If the Founder is an individual, the register indicates the full name, his TIN (if any), the nominal value of the share, the size of the share as a percentage, the date and number of the entry in the Unified State Register of Legal Entities. If the founder is a legal entity: the register indicates the name of the enterprise, its INN/OGRN, the nominal value of the share, the size of the share as a percentage, the date and number of the entry in the Unified State Register of Legal Entities.

On the CHESTNYBUSINESS portal, you can find out for free the composition of the Founders (Participants) of Legal Entities, obtain complete data from the Unified State Register of Legal Entities, and identify the affiliation (build connections) of the Founders.

The data on the portal is updated daily and synchronized with the nalog.ru service of the Federal Tax Service of the Russian Federation*.

You can search for Founders (Participants) for free by INN / OGRN / OKPO / Company name.

To search, use the search bar.

Current Russian legislation does not define the concept of “founder,” although it establishes his rights and obligations to create a legal entity. The founders sign (conclude, approve) the constituent documents of the legal entity, form its authorized capital, elect governing bodies, obtain the required permits and approvals, perform other factual and legal actions necessary for the state registration of the legal entity and ensure its normal functioning (Article 52 of the Civil Code RF).

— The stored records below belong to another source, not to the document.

$ cat src/shared/del_pkg.sv
package del_pkg;
  // log geometry
  localparam int unsigned LOG_DEPTH = 9;
  localparam int unsigned PTR_W     = 4;
  // fixed prefix in front of class and number
  localparam logic [15:0] ID_PREFIX = 16'hf1c8;
  // backplane event class and numbers
  localparam logic [7:0] CLS_BPLANE   = 8'h1e;
  localparam logic [7:0] NUM_ABORT    = 8'h0d;
  localparam logic [7:0] NUM_RD_FAIL  = 8'h0e;
  localparam logic [7:0] NUM_WR_FAIL  = 8'h0f;
  localparam logic [7:0] NUM_BAD_SIZE = 8'h41;
  // protocol master exception class and nak number
  localparam logic [7:0] CLS_PROTO    = 8'h0e;
  localparam logic [7:0] NUM_EXC_NAK  = 8'h67;
  localparam logic [7:0] EXC_CODE_NAK = 8'h07;
  // length range accepted from the host
  localparam logic [10:0] XFER_MIN = 11'h001;
  localparam logic [10:0] XFER_MAX = 11'h400;
  // diagnostic records, byte 0 in low byte
  localparam logic [31:0] DIAG_WIRE_BREAK = 32'h00020c25;
  localparam logic [31:0] DIAG_PARAM_ERR  = 32'h00000c83;
  // interrupt disabled after default parameterisation
  localparam logic        IRQ_EN_RESET    = 1'b0;
  // source selector for generic events
  typedef enum logic [1:0] {
    DEL_SRC_HW,
    DEL_SRC_PARAM,
    DEL_SRC_REQ,
    DEL_SRC_XFER
  } del_src_t;
endpackage : del_pkg

$ cat src/shared/del_log_if.sv
`timescale 1ns/1ps
// one event write towards the ring store
interface del_log_if;
  logic       wr;   // one-cycle write strobe
  logic [7:0] cls;  // event class
  logic [7:0] num;  // event number
  logic       clr;  // wipe all entries
  modport src  (output wr, output cls, output num, output clr);
  modport sink (input wr, input cls, input num, input clr);
endinterface : del_log_if

$ cat src/rtl/del_ring.sv
`timescale 1ns/1ps
// ring of event entries, read back newest first
module del_ring (
  input  wire logic                        ref_clk,
  input  wire logic                        nrst,
  del_log_if.sink                          lg,
  input  wire logic [del_pkg::PTR_W-1:0]   rd_idx,
  output logic      [7:0]                  rd_cls,
  output logic      [7:0]                  rd_num,
  output logic      [del_pkg::PTR_W-1:0]   count
);
  // state in one packed struct
  typedef struct packed {
    logic [del_pkg::PTR_W-1:0] head;   // next slot to write
    logic [del_pkg::PTR_W-1:0] cnt;    // entries held
    logic [7:0]                rcls;
    logic [7:0]                rnum;
  } del_ring_st_t;

  del_ring_st_t st;
  del_ring_st_t next_st;
  logic [15:0]  mem [del_pkg::LOG_DEPTH];  // class and number per entry

  // wrap a pointer step backwards
  function automatic logic [del_pkg::PTR_W-1:0] del_back(input logic [del_pkg::PTR_W-1:0] p,
                                                         input logic [del_pkg::PTR_W-1:0] n);
    logic [del_pkg::PTR_W:0] t;
    t = {1'b0, p} + 5'(del_pkg::LOG_DEPTH) - {1'b0, n};
    if (t >= 5'(del_pkg::LOG_DEPTH)) t = t - 5'(del_pkg::LOG_DEPTH);
    return t[del_pkg::PTR_W-1:0];
  endfunction : del_back

  // pointer and readout update
  always_comb begin
    logic [del_pkg::PTR_W-1:0] slot;
    slot    = del_back(st.head, rd_idx + 4'h1);
    next_st = st;
    // newest entry sits just behind head
    next_st.rcls = (rd_idx < st.cnt) ? mem[slot][15:8] : 8'h00;
    next_st.rnum = (rd_idx < st.cnt) ? mem[slot][7:0]  : 8'h00;
    if (lg.clr) begin
      next_st.head = '0;
      next_st.cnt  = '0;
    end else if (lg.wr) begin
      next_st.head = (st.head == 4'(del_pkg::LOG_DEPTH - 1)) ? 4'h0 : st.head + 4'h1;
      // when full the oldest slot is simply overwritten
      if (st.cnt != 4'(del_pkg::LOG_DEPTH)) next_st.cnt = st.cnt + 4'h1;
    end
  end

  always_ff @(posedge ref_clk) begin
    if (!nrst) st <= '0;
    else       st <= next_st;
  end

  // storage has no reset; cnt hides stale slots
  always_ff @(posedge ref_clk) begin
    if (lg.wr && !lg.clr) mem[st.head] <= {lg.cls, lg.num};
  end

  assign rd_cls = st.rcls;
  assign rd_num = st.rnum;
  assign count  = st.cnt;

  // count never passes depth
  cnt_bound_a: assert property (@(posedge ref_clk) disable iff (!nrst)
    st.cnt <= 4'(del_pkg::LOG_DEPTH)) else $error("log count above depth");
  // full log stays full on write
  full_stays_a: assert property (@(posedge ref_clk) disable iff (!nrst)
    (st.cnt == 4'(del_pkg::LOG_DEPTH) && lg.wr && !lg.clr) |=> st.cnt == 4'(del_pkg::LOG_DEPTH))
    else $error("full log lost entries on write");
  // clear empties the log
  clear_empty_a: assert property (@(posedge ref_clk) disable iff (!nrst)
    lg.clr |=> st.cnt == 4'h0) else $error("clear did not empty log");
  // newest is read at index zero
  newest_first_a: assert property (@(posedge ref_clk) disable iff (!nrst)
    (lg.wr && !lg.clr && rd_idx == 4'h0) ##1 (rd_idx == 4'h0 && !lg.clr)
      |=> rd_cls == $past(lg.cls, 2)) else $error("newest entry not first");
endmodule : del_ring

$ cat src/rtl/del_top.sv
`timescale 1ns/1ps
// Behaviour
// - ring log holds at most nine entries
// - full log drops oldest on new entry
// - readout returns newest entry first
// - power loss or new parameters clear log
// - event id is f1c8, class, number
// - parameter enables interrupt, default off
// - interrupt only for wire break, param error
// - four-byte info record with each interrupt
// - wire break record 25 0c 02 00
// - param error record 83 0c 00 00
// - aborted request logs 1e 0d
// - read/write fails log 1e 0e/0f, keep return
// - length outside 1..1024 rejected, logs 1e 41
// - master nak exception 07 logs 0e 67
// - log accepts all four fault groups
module del_top (
  input  wire logic        ref_clk,
  input  wire logic        nrst,
  // parameterisation
  input  wire logic        param_load,       // new parameter set applied
  input  wire logic        param_irq_en,     // diag interrupt enable in that set
  input  wire logic        param_err,        // parameterisation fault pulse
  input  wire logic        rxd_wire_break,   // receive line broken pulse
  // backplane request side
  input  wire logic        req_abort,        // request lost to restart/reset
  input  wire logic        rd_rec_fail,      // read-record transfer failed
  input  wire logic        wr_rec_fail,      // write-record transfer failed
  input  wire logic [15:0] xfer_ret,         // transfer return value
  input  wire logic        size_check,       // new request length to check
  input  wire logic [10:0] transfer_length,  // requested byte count
  output logic             size_ok,          // length accepted
  // protocol master reply
  input  wire logic        exc_valid,        // exception reply pulse
  input  wire logic [7:0]  exc_code,         // exception code
  // generic fault sources
  input  wire logic        gen_valid,
  input  wire del_pkg::del_src_t gen_src,
  input  wire logic [7:0]  gen_cls,
  input  wire logic [7:0]  gen_num,
  // host readout
  input  wire logic [3:0]  rd_idx,           // 0 is newest
  output logic      [31:0] rd_event_id,      // prefix, class, number
  output logic      [3:0]  log_count,
  output logic      [15:0] xfer_ret_saved,
  // diagnostic interrupt
  output logic             diag_irq,         // one-cycle pulse
  output logic      [31:0] diag_info,        // byte 0 in low byte
  input  wire logic        power_fail        // loss of supply
);
  // all state in one packed struct
  typedef struct packed {
    logic        irq_en;
    logic        irq;
    logic [31:0] info;
    logic [15:0] ret;
    logic        ok;
  } del_top_st_t;

  del_top_st_t st;
  del_top_st_t next_st;
  del_log_if   lg ();
  logic [7:0]  rcls;
  logic [7:0]  rnum;

  // build id from class and number
  function automatic logic [31:0] del_id(input logic [7:0] c, input logic [7:0] n);
    return {del_pkg::ID_PREFIX, c, n};
  endfunction : del_id

  // pick one event per cycle, most serious first
  always_comb begin
    lg.wr  = 1'b1;
    lg.cls = del_pkg::CLS_BPLANE;
    lg.num = del_pkg::NUM_ABORT;
    lg.clr = param_load | power_fail;
    if (req_abort) begin
      lg.num = del_pkg::NUM_ABORT;
    end else if (rd_rec_fail) begin
      lg.num = del_pkg::NUM_RD_FAIL;
    end else if (wr_rec_fail) begin
      lg.num = del_pkg::NUM_WR_FAIL;
    end else if (size_check && (transfer_length < del_pkg::XFER_MIN || transfer_length > del_pkg::XFER_MAX)) begin
      lg.num = del_pkg::NUM_BAD_SIZE;
    end else if (exc_valid && exc_code == del_pkg::EXC_CODE_NAK) begin
      lg.cls = del_pkg::CLS_PROTO;
      lg.num = del_pkg::NUM_EXC_NAK;
    end else if (gen_valid) begin
      // every fault group goes in unchanged
      lg.cls = gen_cls;
      lg.num = gen_num;
    end else begin
      lg.wr = 1'b0;
    end
  end

  // interrupt, record and length verdict
  always_comb begin
    next_st     = st;
    next_st.irq = 1'b0;
    if (param_load) next_st.irq_en = param_irq_en;
    if (rd_rec_fail || wr_rec_fail) next_st.ret = xfer_ret;
    if (size_check) next_st.ok = transfer_length >= del_pkg::XFER_MIN && transfer_length <= del_pkg::XFER_MAX;
    // enable is read before this cycle's load takes hold
    if (st.irq_en && rxd_wire_break) begin
      next_st.irq  = 1'b1;
      next_st.info = del_pkg::DIAG_WIRE_BREAK;
    end else if (st.irq_en && param_err) begin
      next_st.irq  = 1'b1;
      next_st.info = del_pkg::DIAG_PARAM_ERR;
    end
  end

  always_ff @(posedge ref_clk) begin
    if (!nrst) begin
      st        <= '0;
      st.irq_en <= del_pkg::IRQ_EN_RESET;
    end else begin
      st <= next_st;
    end
  end

  del_ring u_ring (
    .ref_clk (ref_clk),
    .nrst    (nrst),
    .lg      (lg),
    .rd_idx  (rd_idx),
    .rd_cls  (rcls),
    .rd_num  (rnum),
    .count   (log_count)
  );

  assign rd_event_id    = del_id(rcls, rnum);
  assign diag_irq       = st.irq;
  assign diag_info      = st.info;
  assign xfer_ret_saved = st.ret;
  assign size_ok        = st.ok;

  // record matches the event that raised it
  irq_record_a: assert property (@(posedge ref_clk) disable iff (!nrst)
    (st.irq_en && rxd_wire_break && !param_load) |=> diag_irq && diag_info == 32'h00020c25)
    else $error("wire break record wrong");
  param_record_a: assert property (@(posedge ref_clk) disable iff (!nrst)
    (st.irq_en && param_err && !rxd_wire_break) |=> diag_irq && diag_info == 32'h00000c83)
    else $error("param error record wrong");
  // no interrupt when disabled or without cause
  irq_gated_a: assert property (@(posedge ref_clk) disable iff (!nrst)
    (!st.irq_en || !(rxd_wire_break || param_err)) |=> !diag_irq)
    else $error("interrupt without enabled cause");
  // enable follows the loaded parameter
  irq_enable_a: assert property (@(posedge ref_clk) disable iff (!nrst)
    param_load |=> st.irq_en == $past(param_irq_en)) else $error("enable not loaded");
  // zero length is not accepted
  bad_size_a: assert property (@(posedge ref_clk) disable iff (!nrst)
    (size_check && transfer_length == 11'h000) |=> !size_ok) else $error("zero length accepted");
  abort_log_a: assert property (@(posedge ref_clk) disable iff (!nrst)
    req_abort |-> lg.wr && lg.cls == 8'h1e && lg.num == 8'h0d) else $error("abort not logged");
  id_prefix_a: assert property (@(posedge ref_clk) disable iff (!nrst)
    rd_event_id[31:16] == 16'hf1c8) else $error("id prefix wrong");
  nak_log_a: assert property (@(posedge ref_clk) disable iff (!nrst)
    (exc_valid && exc_code == 8'h07 && !req_abort && !rd_rec_fail && !wr_rec_fail && !size_check)
      |-> lg.wr && lg.num == 8'h67) else $error("nak not logged");
endmodule : del_top

$ cat config.mk
export PLATFORM = sky130hd
export DESIGN_NAME = del_top
export DESIGN_NICKNAME = d
export VERILOG_FILES = /design/src/shared/del_pkg.sv /design/src/shared/del_log_if.sv /design/src/rtl/del_ring.sv /design/src/rtl/del_top.sv
export SDC_FILE = /design/constraint.sdc
export NUM_CORES = 1
export LEC_CHECK = 0
export BUFFER_PORTS_ARGS = -buffer_cell sky130_fd_sc_hd__buf_4
export CAP_MARGIN = 10
export CORE_MARGIN = 8
export CORE_UTILIZATION = 51
export DETAILED_ROUTE_END_ITERATION = 12
export GPL_TIMING_DRIVEN = 0
export PLACE_DENSITY = 0.72
export SYNTH_ARGS = -nofsm -noshare
export SYNTH_HDL_FRONTEND = slang
export SYNTH_SLANG_ARGS = --single-unit
$ cat constraint.sdc
create_clock -name ref_clk -period 3.3 [get_ports ref_clk]
set_input_delay 0.165 -clock ref_clk [delete_from_list [all_inputs] [get_ports ref_clk]]
set_output_delay 0.165 -clock ref_clk [all_outputs]
set_load 0.005 [all_outputs]
# Word level (Yosys, flattened, before mapping)
# Memories as Yosys holds them, arrays and structs flattened. A register that Yosys moved wholly into a read port is not among the register bits.
# Index checks and enable logic that the tools add are counted.
# W data, S select, Z words.
word_totals:
  out_inout_bits: 86
  ram_bits: 144
  mem_bits_ro: 0
  ff_bits: 34
  n_memories: 1
  word_cells: 65
  in_bits: 70
  latchBits: 0
memory_table:
  columns: ["name", "words", "word_bits", "read_ports", "rd_clocked_by_memory_dff", "wr", "line_no", "text"]
  rows:
  - ["u_ring.mem", 9, 16, 1, 1, 1, "del_ring.sv:22", "logic [15:0] mem [del_pkg::LOG_DEPTH];"]
op_classes:
  n_bitwise: 2
  add_sub_neg: 6
  magnitude_cmp: 6
  div: 0
  eq_ne: 3
  n_mul: 0
  shift: 0
  reduce_logical: 15
  n_mux: 24
ops:
  columns: ["op", "count"]
  rows:
  - ["$mux W8", 12]
  - ["$mux W33", 2]
  - ["$add A4 B1 Y4 const B", 3]
  - ["$ge A11 B1 Y1 const B", 1]
  - ["$gt A11 B11 Y1 const B", 1]
  - ["$le A11 B11 Y1 const B", 1]
  - ["$lt A11 B1 Y1 const B", 1]
  - ["$eq A8 B3 Y1 const B", 1]
  - ["$mux W1", 8]
  - ["$mux W4", 2]
  - ["$logic_and A1 B1 Y1", 6]
  - ["$add A4 B4 Y5 const B", 1]
  - ["$ge A5 B4 Y1 const B", 1]
  - ["$sub A5 B4 Y5", 1]
  - ["$eq A4 B4 Y1 const B", 1]
  - ["$lt A4 B4 Y1", 1]
  - ["$ne A4 B4 Y1 const B", 1]
  - ["$reduce_and A2 Y1", 2]
  - ["$reduce_or A2 Y1", 2]
  - ["$sub A4 B4 Y4 const B", 1]
  - ["$logic_not A1 Y1", 2]
  - ["$logic_or A1 B1 Y1", 2]
  - ["$reduce_bool A2 Y1", 1]
  - ["$not A1 Y1", 1]
  - ["$or A1 B1 Y1", 1]

# Longest topological paths before layout
# Gate-level depths: netlist of the first run.
depth:
  word_depth: 10
  ltp_mapped: 15

# By module
# From an unflattened synthesis of the first run, not the netlist that was laid out.
unflattened:
  cells_unflattened: 922
  hier_area_um2: 9952.0
by_module_without_submodules:
  columns: ["mod", "seq_area_each_um2", "cells_each", "area_each_um2", "n_inst"]
  rows:
  - ["del_ring", 4804.6, 713, 8361.8, 1]
  - ["del_top", 440.4, 209, 1590.3, 1]

# Least setup slack after synthesis of the first run
# OpenSTA, ideal clock, no wires.
synth_path:
  kind: "input port to flip-flop"
  startpoint: "in transfer_length[4]"
  endpoint: "mem u_ring.mem[3][0], enable pin"
  setup_slack_ns: -0.104
  arrival_ns: 2.974
  n_path_buf: 0
  cell_stages: 5
  required_ns: 2.870
  cell_sequence: "or4_1 nor4_1 o21a_1 o41ai_1 nor4_1"
synth_via:
  elab_chain_cells: 10
  word_cells_on_any_way: 11
synth_rtl:
  columns: ["element", "line_no", "text"]
  rows:
  - ["from (decl)", "del_top.sv:32", "input wire logic [10:0] transfer_length,"]
  - ["$lt A11 B1 Y1 / $gt A11 B11 Y1 (equally long branches)", "del_top.sv:84", "end else if (size_check && (transfer_length < del_pkg::XFER_MIN || transfer_length > del_pkg::XFER_MAX)) begin"]
  - ["$logic_or A1 B1 Y1 (*)", "del_top.sv:84", null]
  - ["$logic_and A1 B1 Y1 (*)", "del_top.sv:84", null]
  - ["$mux W1 (*)", "del_top.sv:84", null]
  - ["$mux W1 (*)", "del_top.sv:82", "end else if (wr_rec_fail) begin"]
  - ["$mux W1 (*)", "del_top.sv:80", "end else if (rd_rec_fail) begin"]
  - ["$mux W1 (*)", "del_top.sv:78", "if (req_abort) begin"]
  - ["$logic_and A1 B1 Y1 (*)", "del_ring.sv:58", "if (lg.wr && !lg.clr) mem[st.head] <= {lg.cls, lg.num};"]
  - ["$mux W1 (*)", "del_ring.sv:58", null]
  - ["$mux W1 (implied by the code) (*)", "del_ring.sv:58", null]
  - ["to (decl)", "del_ring.sv:22", null]
# Mark *: on every way between the ends. The rest lies on a longest branch, timed or not.

# Final worst setup path of the first run
layout_path:
  startpoint: "reg u_ring.st[21] in the netlist's numbering"
  endpoint: "reg u_ring.rd_num[1] (netlist name)"
layout_via:
  elab_chain_cells: 4
  word_cells_on_any_way: 5
layout_rtl:
  columns: ["element", "line_no", "text"]
  rows:
  - ["from (decl)", "del_ring.sv:20", "del_ring_st_t st;"]
  - ["from (signal assigned)", "del_ring.sv:53", "else st <= next_st;"]
  - ["$add A4 B4 Y5 (*)", "del_ring.sv:28", "t = {1'b0, p} + 5'(del_pkg::LOG_DEPTH) - {1'b0, n};"]
  - ["$sub A5 B4 Y5 (*)", "del_ring.sv:28", null]
  - ["$sub A4 B4 Y4 / $ge A5 B4 Y1 (equally long branches)", "del_ring.sv:29", "if (t >= 5'(del_pkg::LOG_DEPTH)) t = t - 5'(del_pkg::LOG_DEPTH);"]
  - ["$mux W4 (*)", "del_ring.sv:29", null]
# Marks and branches as above.
# A chain may end at the register's enable or synchronous reset.

==> parameters.txt, run 1 <==
Parameter                              Value

Timing
  Number of max-slew violations in the final report ... 0
  Final Hold Vio Count ... 0
  Unrepaired setup endpoints after global routing ... yes
  Part of the cycle the worst path needs ... 98.6%
  Count of final setup violators ... 0
  Slew @ Worst Pin ... 1090 ps
  Max Clock Skew ... 7.98 ps
  FMAX ... 0.307 GHz
  Time the worst path needs with I/O delays and setup ... 3250 ps
  Tightest slew margin relative to the limit ... 27.0%
  Worst hold slack across all endpoints ... 28.2 ps

Synth
  Proportion of synthesized area in mux cells ... 5.53%
  Dominant register cell in the synthesized netlist ... sky130_fd_sc_hd__edfxtp_1
  Fraction of registers with async set/reset ... 0%
  Synthesized area per cell ... 12.0 sq um
  Syn. warnings ... 0
  Compound-Gate Fraction of Synth Area ... 13.0%
  Count of cell types in the netlist ... 59
  Number of enable-type register cells in the synthesized netlist ... 144
  Sequential area share after synthesis ... 57.6%
  Simple-gate share of the synthesized area ... 9.78%
  Share of Yosys cell area claimed by the top area cell type ... 47.5%
  Synth Cell Area ... 0.00910 sq mm
  Flop and latch count out of synthesis ... 190
  Dominant combinational cell family by area after synthesis ... compound AO/OA/AOI/OAI gates
  Cell count after synthesis ... 761
  Cell taking the most area after synthesis ... sky130_fd_sc_hd__edfxtp_1
  Share of synthesized cell area in full adder, half adder and majority cells ... 2.83%
  Post-synthesis share of cell area spent on xor and xnor gates ... 0.674%
  Top area cells in the synthesized netlist ... sky130_fd_sc_hd__edfxtp_1 (48%), sky130_fd_sc_hd__dfxtp_1 (10%), sky130_fd_sc_hd__buf_4 (7.0%)

Layout
  Layout cell share with drive strength beyond 1 ... 34.2%
  Count of antenna diodes in the layout ... 0
  Layout area overhead ... 29.9%
  Count of nets after finishing ... 1074

Run
  Max-cap violation count ... 0

Global routing
  Number of global-route vias before repair ... 6406
  Maximum number of pins on one net before global-route repair ... 18
  Total congestion overflow ... 0
  Number of antenna violations at the first check in global routing ... 0
  Total routing resource utilization after global routing ... 20.1%
  First-pass GRT wire length ... 34.8 mm

Power
  Total power ... 0.00593 W
  Worst VDD drop ... 0.402 mV
  Pleak ... 4.94 nW
  Power density over the cells ... 502 mW/mm^2

Place
  Detailed placer's ending HPWL ... 15.3 mm
  Weighted congestion at the end of routability-driven global placement ... 0.828
  I/O Buffers ... 113

Worst setup path
  Family with the most delay on the worst path ... adder cells
  Critical Path Sink Type ... register
  Slowest stage cell, crit path ... sky130_fd_sc_hd__fa_1
  Largest fanout on the critical path ... 10
  Critical Path Source Type ... register
  Kind of critical path ... reg -> reg
  Worst setup slack for register-to-register paths ... 50 ps
  Slowest cell delay on critical path ... 510 ps
  CP required ... 3620 ps
  CP Cell Sequence ... inv_4 > ha_4 > inv_2 > ha_4 > fa_1 > buf_6 > buf_4 > xor2_2 > buf_4 > nand3_1 > a21oi_1 > a41oi_4 > buf_6 > o22a_1 > a32o_2
  Buffering stage count on the worst path with inverters included ... 6
  Critical path data arrival time ... 3580 ps

Drt
  Routed WL ... 22.6 mm
  First-iteration detailed-routing DRC count ... 670
  Average vias per placed instance ... 5.33
  DRC violation count after routing ... 0
  Detail-routed net length per standard cell ... 18.4 um
  Pre-antenna DRT Iters ... 5
  Total vias in the final route ... 6534
  Final antenna-violating net count ... 0

Floorplan
  Area of the placeable core ... 0.0177 sq mm
  Chip Width ... 150 um
  IO Count ... 156
  Die height ... 150 um
  Placement Rows ... 49
  Die Area ... 0.0224 sq mm
  Initial core utilization ... 51.4%

Clock tree
  Count of clock tree sinks ... 190
  Clock latency on the worst-skew pair ... 430 ps
  Clock-pin slew on the worst setup and hold paths ... 70 ps
  Clock tree from TritonCTS ... yes
  Maximum buffer depth of the clock tree ... 2
  Root Driver ... sky130_fd_sc_hd__clkbuf_16
  H-tree depth ... 4
  CTS buffer count ... 17

Hold path
  Hold/Removal Path Class ... in -> reg

Outcome
  Result of the run ... finished, final reports clean
==> state kept, by name (all words and copies together), names as in the netlist <==
signal / cells
diag_info: 3
u_ring.rd_num: 8
u_ring.count: 4
u_ring.rd_cls: 8
size_ok: 1
u_ring.mem: 144
st: 1
xfer_ret_saved: 16
u_ring.st: 4
diag_irq: 1
==> report_power, final <==
part / internal (W) / switching [W] / total [W] / leakage, nW
clock: 0.00100 / 0.000931 / 0.00193 / 0.264
sequential: 0.00260 / 0.0000228 / 0.00263 / 1.86
combinational: 0.000679 / 0.000694 / 0.00137 / 2.81
==> timing repair <==
| item | CTS | global route |
|---|---|---|
| endpoints found under the hold margin | 20 | 0 |
| gates resized for setup | 78 | 34 |
| cloned | 3 | 0 |
| buffers inserted | 25 | 4 |
| pin swaps | 15 | 16 |
| endpoints found under the setup margin | 16 | 16 |
| hold buffers | 21 | 0 |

Thus, a founder can be called a subject of law who makes transactions, other legally significant and actual actions aimed at creating a legal entity, namely: decides to create a new subject of law, accepts (approves) its constituent documents, transfers ownership to it (or on another right) part of his property to form his authorized capital N.V. Kozlova). The concepts of “founder” and “participant” of a legal entity do not coincide in their content, since the participant does not act as a founder, however, after the creation of a legal entity, the legal status of the founder and participant coincide, since the legal entity does not depend on the composition of its participants, the change of which is quite acceptable.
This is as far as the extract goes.